Exercise requirements: Starting at the first line, copy the data below through to the end, exactly.

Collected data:
From an optimization exercise on the open Yosys and OpenROAD flow, aimed at small area; shortcuts taken in it are not production practice.
Function was checked by simulation only, so behaviour that the tests miss may differ from the original.
No activity file was given, so power comes from the tool's default toggle rates.

// executeStage
module executeStage #(
    parameter int dataWidth    = 32,
    parameter int regAddrWidth = 5
) (
    input  logic              clk,
    input  logic              rstN,
    input  logic              clr,
    input  logic              regWriteD,
    input  logic [1:0]        resultSrcD,
    input  logic              memWriteD,
    input  logic              byteAddrD,
    input  logic [1:0]       jumpTypeD,
    input  logic [1:0]       branchTypeD,
    input  logic [2:0]       aluControlD,
    input  logic              aluSrcD,
    input  logic [31:0]      rd1D,
    input  logic [31:0]      rd2D,
    input  logic [31:0]      pcD,
    input  logic [4:0]       rs1D,
    input  logic [4:0]       rs2D,
    input  logic [4:0]       rdD,
    input  logic [31:0]      immExtD,
    input  logic [31:0]      pcPlus4D,
    input  logic [4:0]       rdW,
    input  logic              regWriteW,
    input  logic [31:0]      resultW,
    output logic              pcSrcE,
    output logic [31:0]      pcTargetE,
    output logic              regWriteM,
    output logic [1:0]        resultSrcM,
    output logic              memWriteM,
    output logic              byteAddrM,
    output logic [31:0]      aluResultM,
    output logic [31:0]      writeDataM,
    output logic [4:0]       rdM,
    output logic [31:0]      pcPlus4M
);
Settings: LEC_CHECK=0, CAP_MARGIN=20, CORE_MARGIN=2, CORE_UTILIZATION=58, GPL_TIMING_DRIVEN=0, SETUP_SLACK_MARGIN=0, SLEW_MARGIN=20; clock period 8.0 ns.
standard.sh (not shown) runs the stock make flow with config.mk's settings and CLKGATE_MAP_FILE= SYNTH_SCRIPT=/design/flow/synth_recipe.tcl, a recipe that flattens the netlist after the stock synthesis.
==> flow/flow/run.sh <==
#!/bin/bash
# Layout flow: the standard ORFS flow with three changes.
#  - synthesis: the standard script, but ABC maps the logic for area
#    (flow/abc_area.script, used through ABC_AREA=1); the resizer later sizes
#    what the timing needs. Registers are untouched, so they keep the
#    standard synthesis's names and cells.
#  - clock tree: clkbuf_8 buffers, sink clusters of up to 16, no dummy loads.
#  - placement: the smallest buffer (buf_1) on every port instead of the
#    delay cell that buffer_ports picks by default.
# Each tool's output goes to its own log in this folder.
set -euo pipefail
W=$PWD
rm -rf "$W/scripts_abc"
cp -r "$FLOW_HOME/scripts" "$W/scripts_abc"
cp "$W/flow/abc_area.script" "$W/scripts_abc/abc_area.script"
export BUFFER_PORTS_ARGS="-buffer_cell sky130_fd_sc_hd__buf_1"
export CTS_ARGS="-sink_clustering_enable -repair_clock_nets -dont_use_dummy_load -buf_list sky130_fd_sc_hd__clkbuf_8 -sink_clustering_size 16 -sink_clustering_max_diameter 65"
bash standard.sh SCRIPTS_DIR="$W/scripts_abc" ABC_AREA=1 synth > synth.log 2>&1
bash standard.sh finish > layout.log 2>&1
==> flow/flow/abc_area.script <==
strash
dch
amap
topo
The first run finished with negative setup slack left.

Reply:
From an optimization exercise on the open Yosys and OpenROAD flow, aimed at small area; shortcuts taken in it are not production practice.
Function was checked by simulation only, so behaviour that the tests miss may differ from the original.
No activity file was given, so power comes from the tool's default toggle rates.

// executeStage
module executeStage #(
    parameter int dataWidth    = 32,
    parameter int regAddrWidth = 5
) (
    input  logic              clk,
    input  logic              rstN,
    input  logic              clr,
    input  logic              regWriteD,
    input  logic [1:0]        resultSrcD,
    input  logic              memWriteD,
    input  logic              byteAddrD,
    input  logic [1:0]       jumpTypeD,
    input  logic [1:0]       branchTypeD,
    input  logic [2:0]       aluControlD,
    input  logic              aluSrcD,
    input  logic [31:0]      rd1D,
    input  logic [31:0]      rd2D,
    input  logic [31:0]      pcD,
    input  logic [4:0]       rs1D,
    input  logic [4:0]       rs2D,
    input  logic [4:0]       rdD,
    input  logic [31:0]      immExtD,
    input  logic [31:0]      pcPlus4D,
    input  logic [4:0]       rdW,
    input  logic              regWriteW,
    input  logic [31:0]      resultW,
    output logic              pcSrcE,
    output logic [31:0]      pcTargetE,
    output logic              regWriteM,
    output logic [1:0]        resultSrcM,
    output logic              memWriteM,
    output logic              byteAddrM,
    output logic [31:0]      aluResultM,
    output logic [31:0]      writeDataM,
    output logic [4:0]       rdM,
    output logic [31:0]      pcPlus4M
);
Settings: LEC_CHECK=0, CAP_MARGIN=20, CORE_MARGIN=2, CORE_UTILIZATION=58, GPL_TIMING_DRIVEN=0, SETUP_SLACK_MARGIN=0, SLEW_MARGIN=20; clock period 8.0 ns.
standard.sh (not shown) runs the stock make flow with config.mk's settings and CLKGATE_MAP_FILE= SYNTH_SCRIPT=/design/flow/synth_recipe.tcl, a recipe that flattens the netlist after the stock synthesis.
==> flow/flow/run.sh <==
#!/bin/bash
# Layout flow: the standard ORFS flow with three changes.
#  - synthesis: the standard script, but ABC maps the logic for area
#    (flow/abc_area.script, used through ABC_AREA=1); the resizer later sizes
#    what the timing needs. Registers are untouched, so they keep the
#    standard synthesis's names and cells.
#  - clock tree: clkbuf_8 buffers, sink clusters of up to 16, no dummy loads.
#  - placement: the smallest buffer (buf_1) on every port instead of the
#    delay cell that buffer_ports picks by default.
# Each tool's output goes to its own log in this folder.
set -euo pipefail
W=$PWD
rm -rf "$W/scripts_abc"
cp -r "$FLOW_HOME/scripts" "$W/scripts_abc"
cp "$W/flow/abc_area.script" "$W/scripts_abc/abc_area.script"
export BUFFER_PORTS_ARGS="-buffer_cell sky130_fd_sc_hd__buf_1"
export CTS_ARGS="-sink_clustering_enable -repair_clock_nets -dont_use_dummy_load -buf_list sky130_fd_sc_hd__clkbuf_8 -sink_clustering_size 16 -sink_clustering_max_diameter 65"
bash standard.sh SCRIPTS_DIR="$W/scripts_abc" ABC_AREA=1 synth > synth.log 2>&1
bash standard.sh finish > layout.log 2>&1
==> flow/flow/abc_area.script <==
strash
dch
amap
topo
The first run finished with negative setup slack left.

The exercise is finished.